==> src/rtl/cpu_txn_source.sv <==
// -----------------------------------------------------------------------------
// cpu_txn_source
//
// Per-CPU transaction generator feeding the multisim client send path. Emits
// NUM_TXN 64-bit transactions {cpu_index, seq} on a valid/ready interface. A
// small first-word-fall-through FIFO decouples generation from downstream
// back-pressure. transactions_done rises once every transaction has been
// accepted and stays high until reset.
//
// Parameters:
//   NUM_TXN     number of transactions to emit (0 .. 2^32-1)
//   FIFO_DEPTH  output FIFO entries, power of two, >= 2
//   GAP_CYCLES  idle cycles inserted after each push (0 .. 255)
//
// Ports:
//   clk                in   rising-edge clock
//   rst                in   asynchronous active-high reset
//   cpu_index    [31:0] in   CPU identifier, sampled at each push
//   data_rdy           in   downstream ready
//   data_vld           out  transaction valid (FIFO not empty)
//   data         [63:0] out  head-of-FIFO payload, zero while empty
//   transactions_done  out  sticky: all NUM_TXN transactions accepted
//   fifo_level         out  FIFO occupancy (debug)
// -----------------------------------------------------------------------------
module cpu_txn_source #(
   parameter logic [31:0] NUM_TXN    = 32'd16,
   parameter int          FIFO_DEPTH = 4,
   parameter int          GAP_CYCLES = 0
) (
   input  logic                          clk,
   input  logic                          rst,
   input  logic [31:0]                   cpu_index,
   input  logic                          data_rdy,
   output logic                          data_vld,
   output logic [63:0]                   data,
   output logic                          transactions_done,
   output logic [$clog2(FIFO_DEPTH):0]   fifo_level
);

   localparam int              PW       = $clog2(FIFO_DEPTH);
   localparam int              LW       = PW + 1;
   localparam logic [LW-1:0]   FULL_LVL = LW'(FIFO_DEPTH);
   localparam logic [7:0]      GAP_LEN  = GAP_CYCLES[7:0];

   typedef enum logic [1:0] {
      GEN   = 2'd0,
      GAP   = 2'd1,
      DRAIN = 2'd2,
      DONE  = 2'd3
   } state_t;

   state_t          state;
   state_t          state_nxt;

   logic [31:0]     seq;
   logic [31:0]     acc;
   logic [7:0]      gap_cnt;
   logic            done;

   logic [63:0]     mem [FIFO_DEPTH];
   logic [PW-1:0]   wr_ptr;
   logic [PW-1:0]   rd_ptr;
   logic [LW-1:0]   level;

   logic            full;
   logic            pop;
   logic            push;
   logic            gap_load;
   logic            last_push;
   logic            done_set;

   // Push is refused whenever the FIFO is full, even if a pop frees a slot on
   // the same edge: there is no bypass path from push to pop.
   assign full      = (level == FULL_LVL);
   assign pop       = (level != '0) && data_rdy;

   // 33-bit compare so seq+1 cannot alias when NUM_TXN is near 2^32-1.
   assign last_push = (({1'b0, seq} + 33'd1) == {1'b0, NUM_TXN});

   // Completion needs every transaction both generated and accepted with the
   // FIFO empty; for NUM_TXN == 0 this holds straight out of reset.
   assign done_set  = (seq == NUM_TXN) && (acc == NUM_TXN) && (level == '0);

   // ---------------------------------------------------------------------------
   // Generator FSM: state register
   // ---------------------------------------------------------------------------
   always_ff @(posedge clk or posedge rst) begin
      if (rst) begin
         state <= GEN;
      end else begin
         state <= state_nxt;
      end
   end

   // ---------------------------------------------------------------------------
   // Generator FSM: next-state logic
   // ---------------------------------------------------------------------------
   always_comb begin
      state_nxt = state;
      case (state)
         GEN: begin
            if (NUM_TXN == 32'd0) begin
               state_nxt = DRAIN;
            end else if (!full) begin
               if (last_push) begin
                  state_nxt = DRAIN;
               end else if (GAP_LEN != 8'd0) begin
                  state_nxt = GAP;
               end
            end
         end
         GAP: begin
            // The counter is loaded with GAP_LEN, so leaving on the cycle it
            // reads 1 gives exactly GAP_LEN idle cycles before the next push.
            if (gap_cnt <= 8'd1) begin
               state_nxt = GEN;
            end
         end
         DRAIN: begin
            if (acc == NUM_TXN) begin
               state_nxt = DONE;
            end
         end
         DONE: begin
            state_nxt = DONE;
         end
         default: begin
            state_nxt = GEN;
         end
      endcase
   end

   // ---------------------------------------------------------------------------
   // Generator FSM: output logic
   // ---------------------------------------------------------------------------
   always_comb begin
      push     = 1'b0;
      gap_load = 1'b0;
      if ((state == GEN) && !full && (NUM_TXN != 32'd0)) begin
         push     = 1'b1;
         gap_load = !last_push && (GAP_LEN != 8'd0);
      end
   end

   // ---------------------------------------------------------------------------
   // Counters and completion flag
   // ---------------------------------------------------------------------------
   always_ff @(posedge clk or posedge rst) begin
      if (rst) begin
         seq     <= '0;
         acc     <= '0;
         gap_cnt <= '0;
         done    <= 1'b0;
      end else begin
         if (push) begin
            seq <= seq + 32'd1;
         end
         if (pop) begin
            acc <= acc + 32'd1;
         end
         if (gap_load) begin
            gap_cnt <= GAP_LEN;
         end else if ((state == GAP) && (gap_cnt != 8'd0)) begin
            gap_cnt <= gap_cnt - 8'd1;
         end
         if (done_set) begin
            done <= 1'b1;
         end
      end
   end

   // ---------------------------------------------------------------------------
   // FIFO control: pointers wrap naturally at the power-of-two depth
   // ---------------------------------------------------------------------------
   always_ff @(posedge clk or posedge rst) begin
      if (rst) begin
         wr_ptr <= '0;
         rd_ptr <= '0;
         level  <= '0;
      end else begin
         if (push) begin
            wr_ptr <= wr_ptr + PW'(1);
         end
         if (pop) begin
            rd_ptr <= rd_ptr + PW'(1);
         end
         case ({push, pop})
            2'b10:   level <= level + LW'(1);
            2'b01:   level <= level - LW'(1);
            default: level <= level;
         endcase
      end
   end

   // ---------------------------------------------------------------------------
   // FIFO storage: payload is not reset; empty slots are masked at the output
   // ---------------------------------------------------------------------------
   always_ff @(posedge clk) begin
      if (push) begin
         mem[wr_ptr] <= {cpu_index, seq};
      end
   end

   assign data_vld          = (level != '0);
   assign data              = data_vld ? mem[rd_ptr] : 64'd0;
   assign transactions_done = done;
   assign fifo_level        = level;

endmodule
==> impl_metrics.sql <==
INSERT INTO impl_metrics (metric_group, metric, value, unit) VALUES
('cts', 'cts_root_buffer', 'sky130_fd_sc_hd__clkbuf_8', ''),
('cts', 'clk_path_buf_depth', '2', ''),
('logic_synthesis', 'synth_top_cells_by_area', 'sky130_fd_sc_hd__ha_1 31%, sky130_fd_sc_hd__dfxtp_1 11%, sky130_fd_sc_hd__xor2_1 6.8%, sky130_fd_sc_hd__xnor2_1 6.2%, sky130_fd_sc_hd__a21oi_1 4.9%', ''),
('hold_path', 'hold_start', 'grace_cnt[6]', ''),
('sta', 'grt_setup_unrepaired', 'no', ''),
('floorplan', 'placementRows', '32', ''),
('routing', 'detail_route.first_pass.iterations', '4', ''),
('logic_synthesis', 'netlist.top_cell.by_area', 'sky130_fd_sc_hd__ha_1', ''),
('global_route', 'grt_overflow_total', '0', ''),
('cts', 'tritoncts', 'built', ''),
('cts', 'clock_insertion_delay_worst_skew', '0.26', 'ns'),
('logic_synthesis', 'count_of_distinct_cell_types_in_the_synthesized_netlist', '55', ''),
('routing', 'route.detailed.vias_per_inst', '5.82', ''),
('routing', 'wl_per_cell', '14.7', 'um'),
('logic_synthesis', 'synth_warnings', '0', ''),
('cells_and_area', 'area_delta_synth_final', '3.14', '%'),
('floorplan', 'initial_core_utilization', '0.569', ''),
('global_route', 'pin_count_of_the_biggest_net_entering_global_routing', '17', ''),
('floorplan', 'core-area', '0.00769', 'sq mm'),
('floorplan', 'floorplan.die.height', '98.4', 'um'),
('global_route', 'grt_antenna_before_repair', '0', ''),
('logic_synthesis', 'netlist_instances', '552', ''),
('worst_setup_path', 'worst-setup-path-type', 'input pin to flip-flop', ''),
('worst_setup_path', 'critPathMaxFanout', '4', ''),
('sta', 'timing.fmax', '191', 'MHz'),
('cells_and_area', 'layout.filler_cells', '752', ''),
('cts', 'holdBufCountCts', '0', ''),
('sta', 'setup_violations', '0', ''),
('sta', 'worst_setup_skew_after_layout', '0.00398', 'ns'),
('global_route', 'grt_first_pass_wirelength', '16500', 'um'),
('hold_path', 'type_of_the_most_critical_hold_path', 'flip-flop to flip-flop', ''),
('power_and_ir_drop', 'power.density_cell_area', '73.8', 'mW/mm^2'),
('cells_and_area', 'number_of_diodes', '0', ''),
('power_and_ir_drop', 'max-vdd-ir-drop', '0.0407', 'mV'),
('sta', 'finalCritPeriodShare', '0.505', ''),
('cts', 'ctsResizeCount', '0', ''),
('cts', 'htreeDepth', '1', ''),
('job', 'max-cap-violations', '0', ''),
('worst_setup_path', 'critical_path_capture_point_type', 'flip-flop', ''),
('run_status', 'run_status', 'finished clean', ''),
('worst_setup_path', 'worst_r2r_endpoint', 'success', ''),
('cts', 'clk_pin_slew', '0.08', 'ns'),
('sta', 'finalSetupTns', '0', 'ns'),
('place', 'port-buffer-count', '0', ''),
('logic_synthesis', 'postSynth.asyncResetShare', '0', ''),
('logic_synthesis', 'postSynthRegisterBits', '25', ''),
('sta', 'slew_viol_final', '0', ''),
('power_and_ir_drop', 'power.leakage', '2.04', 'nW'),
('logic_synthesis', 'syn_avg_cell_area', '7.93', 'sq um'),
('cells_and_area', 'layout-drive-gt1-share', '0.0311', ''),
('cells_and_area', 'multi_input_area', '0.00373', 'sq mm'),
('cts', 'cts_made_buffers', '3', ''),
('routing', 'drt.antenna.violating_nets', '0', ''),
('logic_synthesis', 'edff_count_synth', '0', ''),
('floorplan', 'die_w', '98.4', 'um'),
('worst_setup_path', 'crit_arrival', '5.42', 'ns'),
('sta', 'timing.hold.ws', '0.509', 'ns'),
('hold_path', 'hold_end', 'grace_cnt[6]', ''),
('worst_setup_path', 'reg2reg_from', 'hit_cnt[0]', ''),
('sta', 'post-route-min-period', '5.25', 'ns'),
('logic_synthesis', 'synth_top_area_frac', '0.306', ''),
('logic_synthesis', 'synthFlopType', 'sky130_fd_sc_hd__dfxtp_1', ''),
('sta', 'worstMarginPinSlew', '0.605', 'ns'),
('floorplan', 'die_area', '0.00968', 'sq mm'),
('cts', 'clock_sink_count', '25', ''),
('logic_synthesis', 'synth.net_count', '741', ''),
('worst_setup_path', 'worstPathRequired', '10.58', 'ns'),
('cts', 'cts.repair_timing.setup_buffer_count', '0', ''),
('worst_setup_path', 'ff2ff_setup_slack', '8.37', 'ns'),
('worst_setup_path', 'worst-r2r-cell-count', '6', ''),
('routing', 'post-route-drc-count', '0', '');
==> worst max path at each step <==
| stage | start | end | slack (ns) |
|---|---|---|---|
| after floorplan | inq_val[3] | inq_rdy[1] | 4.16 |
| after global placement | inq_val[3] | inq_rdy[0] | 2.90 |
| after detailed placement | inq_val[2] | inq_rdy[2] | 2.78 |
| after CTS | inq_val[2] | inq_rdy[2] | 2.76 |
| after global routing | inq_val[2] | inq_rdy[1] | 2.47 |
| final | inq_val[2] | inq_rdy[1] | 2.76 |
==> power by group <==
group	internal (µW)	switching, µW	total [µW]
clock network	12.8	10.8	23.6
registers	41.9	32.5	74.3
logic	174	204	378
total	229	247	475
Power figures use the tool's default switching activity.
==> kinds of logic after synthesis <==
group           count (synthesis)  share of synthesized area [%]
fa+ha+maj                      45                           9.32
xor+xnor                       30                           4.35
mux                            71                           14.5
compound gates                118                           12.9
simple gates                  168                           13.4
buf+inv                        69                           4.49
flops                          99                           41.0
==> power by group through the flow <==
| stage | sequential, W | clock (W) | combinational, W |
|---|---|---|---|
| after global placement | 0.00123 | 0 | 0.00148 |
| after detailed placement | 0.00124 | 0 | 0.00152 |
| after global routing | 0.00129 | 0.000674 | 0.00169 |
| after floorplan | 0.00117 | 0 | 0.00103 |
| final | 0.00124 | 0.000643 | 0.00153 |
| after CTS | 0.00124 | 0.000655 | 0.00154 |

—————

Activity:
Beginning with the line that holds "combinational, W |" and ending with the last line of the material, output each line exactly and nothing beyond them.

Answer below:
| stage | sequential, W | clock (W) | combinational, W |
|---|---|---|---|
| after global placement | 0.00123 | 0 | 0.00148 |
| after detailed placement | 0.00124 | 0 | 0.00152 |
| after global routing | 0.00129 | 0.000674 | 0.00169 |
| after floorplan | 0.00117 | 0 | 0.00103 |
| final | 0.00124 | 0.000643 | 0.00153 |
| after CTS | 0.00124 | 0.000655 | 0.00154 |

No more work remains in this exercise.